Saved data entries
BEGIN

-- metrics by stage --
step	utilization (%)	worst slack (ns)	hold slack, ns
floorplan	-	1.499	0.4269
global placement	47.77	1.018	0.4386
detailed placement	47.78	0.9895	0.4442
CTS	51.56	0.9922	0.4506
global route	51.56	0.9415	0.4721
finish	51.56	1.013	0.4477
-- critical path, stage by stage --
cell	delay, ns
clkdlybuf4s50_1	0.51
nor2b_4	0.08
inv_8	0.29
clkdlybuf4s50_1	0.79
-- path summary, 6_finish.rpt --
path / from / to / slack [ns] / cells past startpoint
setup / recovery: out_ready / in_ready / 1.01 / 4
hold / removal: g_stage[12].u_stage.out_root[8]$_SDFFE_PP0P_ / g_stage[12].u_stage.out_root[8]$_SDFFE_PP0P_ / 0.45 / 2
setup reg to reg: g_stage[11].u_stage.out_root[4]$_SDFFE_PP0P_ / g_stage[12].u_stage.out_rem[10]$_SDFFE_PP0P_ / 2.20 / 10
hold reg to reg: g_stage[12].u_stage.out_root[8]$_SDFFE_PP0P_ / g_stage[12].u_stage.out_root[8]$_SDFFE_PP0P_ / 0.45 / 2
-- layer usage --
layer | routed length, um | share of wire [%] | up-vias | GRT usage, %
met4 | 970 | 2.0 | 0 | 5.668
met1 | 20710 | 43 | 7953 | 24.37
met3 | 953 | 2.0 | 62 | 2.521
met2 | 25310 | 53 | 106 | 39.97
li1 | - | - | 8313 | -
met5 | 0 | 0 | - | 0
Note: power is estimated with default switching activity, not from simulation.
--- src/rtl/rr_encoder_arbiter_pkg.sv ---
// Shared types and helpers for the round-robin encoder arbiter.
package arb_pkg;

  localparam int unsigned N     = 16;
  localparam int unsigned IDX_W = 4;

  typedef enum logic {
    IDLE,
    GRANT
  } state_t;

  // Expand a binary index into its one-hot grant vector.
  function automatic logic [N-1:0] onehot(input logic [IDX_W-1:0] idx);
    logic [N-1:0] v;
    v      = '0;
    v[idx] = 1'b1;
    return v;
  endfunction

endpackage

--- src/rtl/rr_encoder_arbiter_if.sv ---
// Request/grant bundle between the requesters (master) and the arbiter (slave).
interface rr_encoder_arbiter_if;
  import arb_pkg::*;

  logic             enable;
  logic [N-1:0]     req;
  logic [N-1:0]     grant;
  logic [IDX_W-1:0] grant_idx;
  logic             grant_valid;

  modport master (
    output enable, req,
    input  grant, grant_idx, grant_valid
  );

  modport slave (
    input  enable, req,
    output grant, grant_idx, grant_valid
  );

endinterface

--- src/rtl/rr_priority_encoder.sv ---
// Combinational round-robin search: first set request at or above ptr, wrapping.
module rr_priority_encoder
  import arb_pkg::*;
(
  input  logic [N-1:0]     req,
  input  logic [IDX_W-1:0] ptr,
  output logic             found,
  output logic [IDX_W-1:0] idx
);

  logic [2*N-1:0]   dbl;
  logic [N-1:0]     rot;
  logic [IDX_W-1:0] off;

  // Rotate so ptr lands at bit 0, take the lowest set bit, then undo the rotation.
  always_comb begin
    dbl   = {req, req};
    rot   = N'(dbl >> ptr);
    found = |req;
    off   = '0;
    for (int unsigned i = N; i > 0; i--) begin
      if (rot[i-1]) begin
        off = IDX_W'(i - 1);
      end
    end
    idx = off + ptr;
  end

endmodule

--- src/rtl/rr_encoder_arbiter.sv ---
// Round-robin arbiter: holds one winner until release or hold timeout, then rotates.
module rr_encoder_arbiter
  import arb_pkg::*;
#(
  parameter int unsigned MAX_HOLD = 8
) (
  input logic                 clk,
  input logic                 reset,
  rr_encoder_arbiter_if.slave bus
);

  localparam int unsigned CNT_W = (MAX_HOLD > 2) ? $clog2(MAX_HOLD) : 1;
  localparam logic [CNT_W-1:0] HOLD_LAST = (MAX_HOLD == 0) ? '0 : CNT_W'(MAX_HOLD - 1);

  state_t           state_q;
  logic [IDX_W-1:0] ptr_q;
  logic [CNT_W-1:0] cnt_q;
  logic [CNT_W-1:0] cnt_d;
  logic [N-1:0]     grant_q;
  logic [IDX_W-1:0] idx_q;
  logic             valid_q;

  logic             enc_found;
  logic [IDX_W-1:0] enc_idx;
  logic             hold_release;
  logic             hold_timeout;

  rr_priority_encoder u_enc (
    .req   (bus.req),
    .ptr   (ptr_q),
    .found (enc_found),
    .idx   (enc_idx)
  );

  // Hold-counter next value and the two grant-exit conditions.
  always_comb begin
    cnt_d = cnt_q;
    if ((MAX_HOLD != 0) && (cnt_q != HOLD_LAST)) begin
      cnt_d = cnt_q + 1'b1;
    end
    hold_timeout = (MAX_HOLD != 0) && (cnt_q == HOLD_LAST);
    hold_release = !bus.req[idx_q];
  end

  // Arbitration FSM with registered grant outputs and priority pointer.
  always_ff @(posedge clk) begin
    if (reset) begin
      state_q <= IDLE;
      ptr_q   <= '0;
      cnt_q   <= '0;
      grant_q <= '0;
      idx_q   <= '0;
      valid_q <= 1'b0;
    end else begin
      case (state_q)
        IDLE: begin
          if (bus.enable && enc_found) begin
            state_q <= GRANT;
            grant_q <= onehot(enc_idx);
            idx_q   <= enc_idx;
            valid_q <= 1'b1;
            ptr_q   <= enc_idx + 1'b1;
            cnt_q   <= '0;
          end
        end
        GRANT: begin
          if (hold_release || hold_timeout) begin
            state_q <= IDLE;
            grant_q <= '0;
            valid_q <= 1'b0;
          end else begin
            cnt_q <= cnt_d;
          end
        end
        default: state_q <= IDLE;
      endcase
    end
  end

  assign bus.grant       = grant_q;
  assign bus.grant_idx   = idx_q;
  assign bus.grant_valid = valid_q;

endmodule

--- src/flat_wrapper.sv ---
// flat-port wrapper written by rule: the top's interface ports become plain ports
module rr_encoder_arbiter_flat import arb_pkg::*;
#(
  parameter int unsigned MAX_HOLD = 8
)
  (clk, reset, bus_enable, bus_req, bus_grant, bus_grant_idx, bus_grant_valid);
  rr_encoder_arbiter_if bus_i ();
  input logic clk;
  input logic reset;
  input wire logic [$bits(bus_i.enable)-1:0] bus_enable;
  input wire logic [$bits(bus_i.req)-1:0] bus_req;
  output wire logic [$bits(bus_i.grant)-1:0] bus_grant;
  output wire logic [$bits(bus_i.grant_idx)-1:0] bus_grant_idx;
  output wire logic [$bits(bus_i.grant_valid)-1:0] bus_grant_valid;
  assign bus_i.enable = bus_enable;
  assign bus_i.req = bus_req;
  assign bus_grant = bus_i.grant;
  assign bus_grant_idx = bus_i.grant_idx;
  assign bus_grant_valid = bus_i.grant_valid;
  rr_encoder_arbiter #(.MAX_HOLD(MAX_HOLD)) u_core (.clk(clk), .reset(reset), .bus(bus_i));
endmodule
--- config.mk ---
export PLATFORM = sky130hd
export DESIGN_NAME = rr_encoder_arbiter_flat
export DESIGN_NICKNAME = d
export VERILOG_FILES = /design/src/rtl/rr_encoder_arbiter_pkg.sv /design/src/rtl/rr_encoder_arbiter_if.sv /design/src/rtl/rr_priority_encoder.sv /design/src/rtl/rr_encoder_arbiter.sv /design/src/flat_wrapper.sv
export SDC_FILE = /design/constraint.sdc
export NUM_CORES = 1
export LEC_CHECK = 0
export ABC_AREA = 1
export CAP_MARGIN = 20
export CORE_UTILIZATION = 49
export DETAILED_ROUTE_END_ITERATION = 8
export PLACE_DENSITY_LB_ADDON = 0.05
export SETUP_SLACK_MARGIN = 0.02
export SYNTH_ARGS = -nofsm -noshare
export SYNTH_HDL_FRONTEND = slang
export SYNTH_SLANG_ARGS = --single-unit
--- constraint.sdc ---
create_clock -name clk -period 5.19 [get_ports clk]
set_input_delay 0.519 -clock clk [delete_from_list [all_inputs] [get_ports clk]]
set_output_delay 0.519 -clock clk [all_outputs]
set_load 0.1 [all_outputs]
Word level (Yosys, flattened, before mapping)
Cells that the tools add are included.
Cells by class
  multiplexer cells: 33
  reduce and logical (&&, ||, !) cells: 8
  bitwise operators: 1
  add/subtract/negate cells: 3
  equal/unequal tests: 6
  shift-type cells: 1
  magnitude comparators: 3
Operator list (number)
  $mux 4: 16
  $mux 16: 2
  $pmux 16 s2: 1
  $shr 32x4->16: 1
  $reduce_or 16->1: 1
  $lt 4x5->1 const B: 2
  $mux 3: 3
  $mux 1: 6
  $ne 2x2->1 const B: 3
  $pmux 3 s2: 1
  $add 4x1->4 const B: 1
  $add 4x4->4: 1
  $bmux 1 s4: 1
  $demux 1 s4: 1
  $ge 4x1->1 const B: 1
  $pmux 1 s2: 2
  $reduce_and 2->1: 2
  $add 3x1->3 const B: 1
  $eq 3x3->1 const B: 1
  $ne 3x3->1 const B: 1
  $reduce_and 3->1: 1
  $logic_and 1x1->1: 2
  $ne 2x1->1 const B: 1
  $logic_not 1->1: 1
  other kinds (2): 2
Storage, ports and cells
  bits in registers: 29
  bits of input ports: 19

Logic depth before layout (Yosys ltp)
Gate-level depths: netlist of run 1.
  word-level depth: 24
  gate-level depth with buffers: 33
  depth with buffers taken out: 31

Cells and area by module
Synthesis of run 1 repeated with hierarchy kept, for this count alone.
Unflattened totals
  cells, all modules: 459
  area total of the unflattened synthesis: 2904.0 um2
By module, submodules not included
  rr_encoder_arbiter: area an instance 1656.6 um2, times used 1, cells an instance 235
  rr_priority_encoder: area an instance 1247.4 um2, times used 1, cells an instance 224

Worst setup path after synthesis of run 1
OpenSTA, ideal clock, no wires.
  path type: register -> register
  start point: register u_core.ptr_q[0]
  end point: register u_core.ptr_q[3]
  slack: 1421 ps
  library setup time: 113 ps
  path buffers: 2
  period minus slack after synthesis: 3769 ps
  cell stages (with the launch flop): 31
  data required time: 5077 ps
  data arrival time: 3656 ps
  cells stage by stage: dfxtp_1 buf_6 inv_6 buf_12 nand2_4 nand3_2 nand3_1 nand2_1 o21ai_1 nand2_1 nand2_1 nand2_1 nand2_1 nand2_1 nand2_1 nand2_1 nand2_1 nand2_1 nand2_1 nand2_1 nand2_1 a21oi_1 ha_1 fa_1 xor2_1 clkinv_1 nor3_1 nand3b_2 nand3_2 o211ai_2 inv_2
Between the ends
  word-level cells in the longest chain between the ends: 19
Ends and longest elaborated chain
  start: declaration: RTL line rr_encoder_arbiter.sv:16  | logic [IDX_W-1:0] ptr_q;
  start signal: assignment: RTL line rr_encoder_arbiter.sv:62  | ptr_q <= enc_idx + 1'b1;
  $shr 32x4->16: RTL line rr_priority_encoder.sv:18  | rot = N'(dbl >> ptr);
  $mux 4 (16 in a row): RTL line rr_priority_encoder.sv:22  | if (rot[i-1]) begin
  $add 4x4->4 *: RTL line rr_priority_encoder.sv:26  | idx = off + ptr;
  $add 4x1->4 *: RTL line rr_encoder_arbiter.sv:62
Mark *: on every way between the ends. The rest lies on a longest branch, timed or not.
A chain may end at the register's enable or synchronous reset.

Final worst setup path of run 1
Ends and elaborated chain as after synthesis.

==> results of run 1 <==
## final cells by class
type	instances	area (sq um)
inverters	32	130
well taps	70	87.6
flip-flops and latches	29	581
fillers	528	2070
repair buffers	42	413
clock inverters	2	10.0
multi-input cells	319	1780
clock buffers	6	72.6
## power by group
group | leakage, nW | internal, mW | total, mW | switching, mW
Clock | 0.0450 | 0.0926 | 0.181 | 0.0888
Sequential | 0.236 | 0.269 | 0.345 | 0.0758
Combinational | 1.02 | 0.468 | 1.50 | 1.03
## per-layer routing
| layer | vias up | wire length (um) |
|---|---|---|
| met5 | - | 0 |
| met4 | 0 | 103 |
| met3 | 11 | 240 |
| met2 | 70 | 3290 |
| met1 | 1248 | 3120 |
| li1 | 1421 | - |
## cells in the final DEF (no fill, tap or decap), types with 2 or more instances in the layout
| cell type | count |
|---|---|
| nand2_1 | 97 |
| nand3_1 | 60 |
| clkdlybuf4s50_1 | 39 |
| dfxtp_1 | 29 |
| a21oi_1 | 28 |
| inv_1 | 24 |
| nor2_1 | 18 |
| nand4_1 | 17 |
| nand3_2 | 16 |
| o21ai_0 | 14 |
| o21ai_1 | 13 |
| ha_1 | 9 |
| nand2_4 | 8 |
| nand2_2 | 7 |
| clkbuf_8 | 5 |
| inv_2 | 4 |
| nor2_2 | 3 |
| o211ai_1 | 3 |
| nor4_1 | 3 |
| xor2_1 | 3 |
| buf_4 | 3 |
| inv_6 | 2 |
| o21a_1 | 2 |
| nor2_4 | 2 |
| o22ai_1 | 2 |
| o221ai_1 | 2 |
| nor3_1 | 2 |
| clkinv_1 | 2 |
| clkinv_2 | 2 |
## through the flow
stage / util, % / total power, mW / hold slack (ns)
2_1_floorplan: - / 1.56 / 0.429
5_1_grt: 59.8 / 2.22 / 0.485
6_report: 59.8 / 2.03 / 0.462
3_3_place_gp: 58.2 / 1.82 / 0.454
3_5_place_dp: 58.2 / 1.83 / 0.455
4_1_cts: 59.8 / 2.02 / 0.466
## registers in the layout, indices dropped and copies added, names as in the netlist
name	cells
u_core.bus.grant_idx	4
u_core.bus.grant_valid	1
u_core.state_q	1
u_core.cnt_q	3
u_core.bus.grant	16
u_core.ptr_q	4
## kinds of logic after synthesis
logic type / count (synthesis)
compound gates: 70
flops: 29
fa+ha+maj: 10
buf+inv: 49
simple gates: 236
xor+xnor: 3
## worst min-delay path by stage
stage,from,to,depth (start not counted)
floorplan,u_core.cnt_q[0],u_core.cnt_q[0],1
global route,u_core.bus.grant_valid,u_core.bus.grant_valid,2
CTS,u_core.bus.grant[11],u_core.bus.grant[11],2
global placement,u_core.bus.grant_valid,u_core.bus.grant_valid,2
detailed placement,u_core.cnt_q[0],u_core.cnt_q[0],1
finish,u_core.bus.grant[11],u_core.bus.grant[11],2
## worst register-to-register path, delay by kind of cell (launching register included)
family	cells	cell delay, ns
compound gates	2	0.16
xor+xnor	1	0.14
fa+ha+maj	2	0.59
buf+inv	4	0.68
flops	1	0.79
simple gates	22	1.90
==> flow_summary.html, run 1 <==
<table>
<tr><th>Metric</th><th>Value</th></tr>
<tr><th colspan="2">Finish</th></tr>
<tr><td>Cell Count, Final, Fillers Out</td><td>500</td></tr>
<tr><td>Area growth syn-to-layout</td><td>17.1%</td></tr>
<tr><td>Number of nets in the layout</td><td>458</td></tr>
<tr><td>Fraction of final layout cells with drive strength greater than 1</td><td>13.0%</td></tr>
<tr><td>Final design area excluding fillers</td><td>roughly 3000 sq um</td></tr>
<tr><td>Antenna Cells</td><td>0</td></tr>
<tr><th colspan="2">Logic synthesis</th></tr>
<tr><td>Share of synthesized area occupied by flip-flops and latches</td><td>about 22%</td></tr>
<tr><td>Post-Syn Area per Cell</td><td>around 6.6 sq um</td></tr>
<tr><td>Most used DFF post-synth</td><td>dfxtp_1</td></tr>
<tr><td>FF+latch count, synth</td><td>29</td></tr>
<tr><td>Post-Syn Nets</td><td>426</td></tr>
<tr><td>YS warnings</td><td>0</td></tr>
<tr><td>Top cells by count, synth</td><td>nand2_1, nand3_1, dfxtp_1</td></tr>
<tr><td>Fraction of the mapped netlist area in adder cells</td><td>slightly above 5%</td></tr>
<tr><td>Synth unique cells</td><td>40</td></tr>
<tr><td>FFs w/ async S/R, synth</td><td>0%</td></tr>
<tr><td>Area share of the largest cell type after synthesis</td><td>22.1%</td></tr>
<tr><td>Share of the synthesized area in compound gates (AO/OA/AOI/OAI)</td><td>about 15%</td></tr>
<tr><td>Synthesized-area fraction occupied by xor and xnor cells</td><td>1.00%</td></tr>
<tr><td>Synth Instances</td><td>around 400</td></tr>
<tr><td>Fraction of the mapped netlist area in simple logic gates</td><td>around 47%</td></tr>
<tr><td>Most frequently used cell type in the post-synthesis netlist</td><td>nand2_1</td></tr>
<tr><td>Summed instance area of the synthesized netlist</td><td>between 2000 and 3000 sq um</td></tr>
<tr><td>Largest area contributor in the synthesized netlist</td><td>dfxtp_1</td></tr>
<tr><td>Area contributors post-synth</td><td>dfxtp_1, nand2_1, nand3_1</td></tr>
<tr><td>Largest family of logic cells by synthesized area</td><td>simple AND/OR/NAND/NOR gates</td></tr>
<tr><td>Post-synth EDFFs</td><td>0</td></tr>
<tr><td>Mux cell area share after synthesis</td><td>0%</td></tr>
<tr><th colspan="2">Timing</th></tr>
<tr><td>Post-route clock period utilization</td><td>~83%</td></tr>
<tr><td>Number of failing setup endpoints in the final timing report</td><td>0</td></tr>
<tr><td>Setup TNS</td><td>0 ns</td></tr>
<tr><td>Rel. slew slack</td><td>between 30% and 40%</td></tr>
<tr><td>Hold violation count in the final report</td><td>0</td></tr>
<tr><td>Actual transition at the worst max-transition pin</td><td>0.969 ns</td></tr>
<tr><td>Min cycle time layout</td><td>4.32 ns</td></tr>
<tr><td>Worst setup slack after layout</td><td>between 0.8 and 0.9 ns</td></tr>
<tr><td>Final max-slew violation count</td><td>0</td></tr>
<tr><td>Worst clock skew</td><td>around 0.0057 ns</td></tr>
<tr><td>Highest achievable clock rate</td><td>approximately 230 MHz</td></tr>
<tr><td>Setup repair after global routing missed its margin</td><td>no</td></tr>
<tr><th colspan="2">Power and ir drop</th></tr>
<tr><td>Pwr per Cell Area</td><td>about 660 nW/um^2</td></tr>
<tr><td>Leakage component of the power</td><td>roughly 1.3 nW</td></tr>
<tr><td>Highest ir drop seen on vdd</td><td>around 0.00047 V</td></tr>
<tr><th colspan="2">Placement</th></tr>
<tr><td>Minimum setup slack after placement</td><td>around 0.8 ns</td></tr>
<tr><td>Routability-driven placement congestion ratio</td><td>0.894</td></tr>
<tr><td>Count of input and output buffers</td><td>39</td></tr>
<tr><td>Number of placed instances, taps included</td><td>around 490</td></tr>
<tr><td>Area of placed instances</td><td>around 3000 sq um</td></tr>
<tr><td>Post-detailed-placement half-perimeter wirelength</td><td>roughly 5200 um</td></tr>
<tr><th colspan="2">Worst setup path</th></tr>
<tr><td>Worst reg2reg path startpoint</td><td>u_core.ptr_q[0]</td></tr>
<tr><td>Reg-to-reg critical path endpoint</td><td>u_core.ptr_q[3]</td></tr>
<tr><td>Sort of element at the start of the critical path</td><td>register</td></tr>
<tr><td>Launch point of the worst path</td><td>u_core.ptr_q[0]</td></tr>
<tr><td>Reg2Reg Setup Slack</td><td>0.87 ns</td></tr>
<tr><td>Cell with the largest stage delay on the worst path</td><td>dfxtp_1</td></tr>
<tr><td>Crit path required time</td><td>5.38 ns</td></tr>
<tr><td>Crit Path Max Fanout</td><td>18</td></tr>
<tr><td>Most prevalent standard cell on the critical path</td><td>nand2_1</td></tr>
<tr><td>Critical path buffer and inverter count</td><td>4</td></tr>
<tr><td>Delay of the slowest cell on the worst path</td><td>~0.79 ns</td></tr>
<tr><td>Arrival time at the worst endpoint</td><td>between 4 and 5 ns</td></tr>
<tr><td>Kind of critical path</td><td>reg2reg</td></tr>
<tr><td>Kind of cell adding the most delay to the critical path</td><td>simple AND/OR/NAND/NOR gates</td></tr>
<tr><td>FF-to-FF path depth</td><td>31</td></tr>
<tr><td>Instance count on the critical path</td><td>31</td></tr>
<tr><td>Worst setup path endpoint</td><td>u_core.ptr_q[3]</td></tr>
<tr><td>Kind of end point of the critical path</td><td>register</td></tr>
<tr><th colspan="2">Floorplanning</th></tr>
<tr><td>Die Y</td><td>between 70 and 80 um</td></tr>
<tr><td>Die area</td><td>5650 sq um</td></tr>
<tr><td>Width of the chip</td><td>roughly 75 um</td></tr>
<tr><td>Core area</td><td>between 5000 and 6000 sq um</td></tr>
<tr><td>Initial core utilization</td><td>between 50% and 60%</td></tr>
<tr><td>Number of rows created at floorplan</td><td>26</td></tr>
<tr><td>Number of ports placed on the die boundary</td><td>40</td></tr>
<tr><th colspan="2">Clocking</th></tr>
<tr><td>CTS tree</td><td>yes</td></tr>
<tr><td>Cells resized by post-CTS repair</td><td>0</td></tr>
<tr><td>Clock root cell</td><td>clkbuf_8</td></tr>
<tr><td>Later-pin clock latency in the skew report</td><td>between 0.2 and 0.3 ns</td></tr>
<tr><td>Sink Count</td><td>29</td></tr>
<tr><td>Level count of the clock H-tree</td><td>2</td></tr>
<tr><td>CTS clock-pin slew for the worst setup and hold paths</td><td>~0.070 ns</td></tr>
<tr><td>Post-CTS setup buffer count</td><td>0</td></tr>
<tr><td>Number of buffers on the longest clock path</td><td>2</td></tr>
<tr><td>Number of buffers inserted during clock tree synthesis</td><td>5</td></tr>
<tr><td>Hold-fix buffers, CTS</td><td>0</td></tr>
<tr><th colspan="2">Global route</th></tr>
<tr><td>First-pass GRT wire length</td><td>11000 um</td></tr>
<tr><td>Most crowded layer after global routing</td><td>met2</td></tr>
<tr><td>Total global routing overflow</td><td>0</td></tr>
<tr><td>Antenna violations before repair</td><td>0</td></tr>
<tr><td>Fraction of met3 tracks used by global routing</td><td>roughly 3%</td></tr>
<tr><td>Via count of the first global-routing pass</td><td>about 2400</td></tr>
<tr><td>Met2 track demand over resource</td><td>44.9%</td></tr>
<tr><td>Pin count of the biggest net entering global routing</td><td>23</td></tr>
<tr><td>Overall fraction of global-route tracks in use</td><td>25.5%</td></tr>
<tr><td>Met1 track utilization from global routing</td><td>between 30% and 40%</td></tr>
<tr><th colspan="2">Detailed routing</th></tr>
<tr><td>Total Wirelength</td><td>around 6800 um</td></tr>
<tr><td>Vias</td><td>roughly 2800</td></tr>
<tr><td>Number of design rule violations left after detail routing</td><td>0</td></tr>
<tr><td>Initial DRC Count</td><td>218</td></tr>
<tr><td>Post-DR vias/cell</td><td>~5.5</td></tr>
<tr><td>Average wire per cell in the routed design</td><td>between 10 and 15 um</td></tr>
<tr><td>ANT nets after route</td><td>0</td></tr>
<tr><td>Count of TritonRoute iterations in the first routing pass</td><td>8</td></tr>
<tr><th colspan="2">Flow run</th></tr>
<tr><td>Total of max-cap violations</td><td>0</td></tr>
<tr><th colspan="2">Worst hold path</th></tr>
<tr><td>Min-delay worst type</td><td>reg2reg</td></tr>
<tr><th colspan="2">Status</th></tr>
<tr><td>Result of the run</td><td>complete, no violations</td></tr>
</table>
Power figures use the tool's default switching activity.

END

Tell how many lines of the data above contain the word "constraint", giving the number by itself.

Task response: 2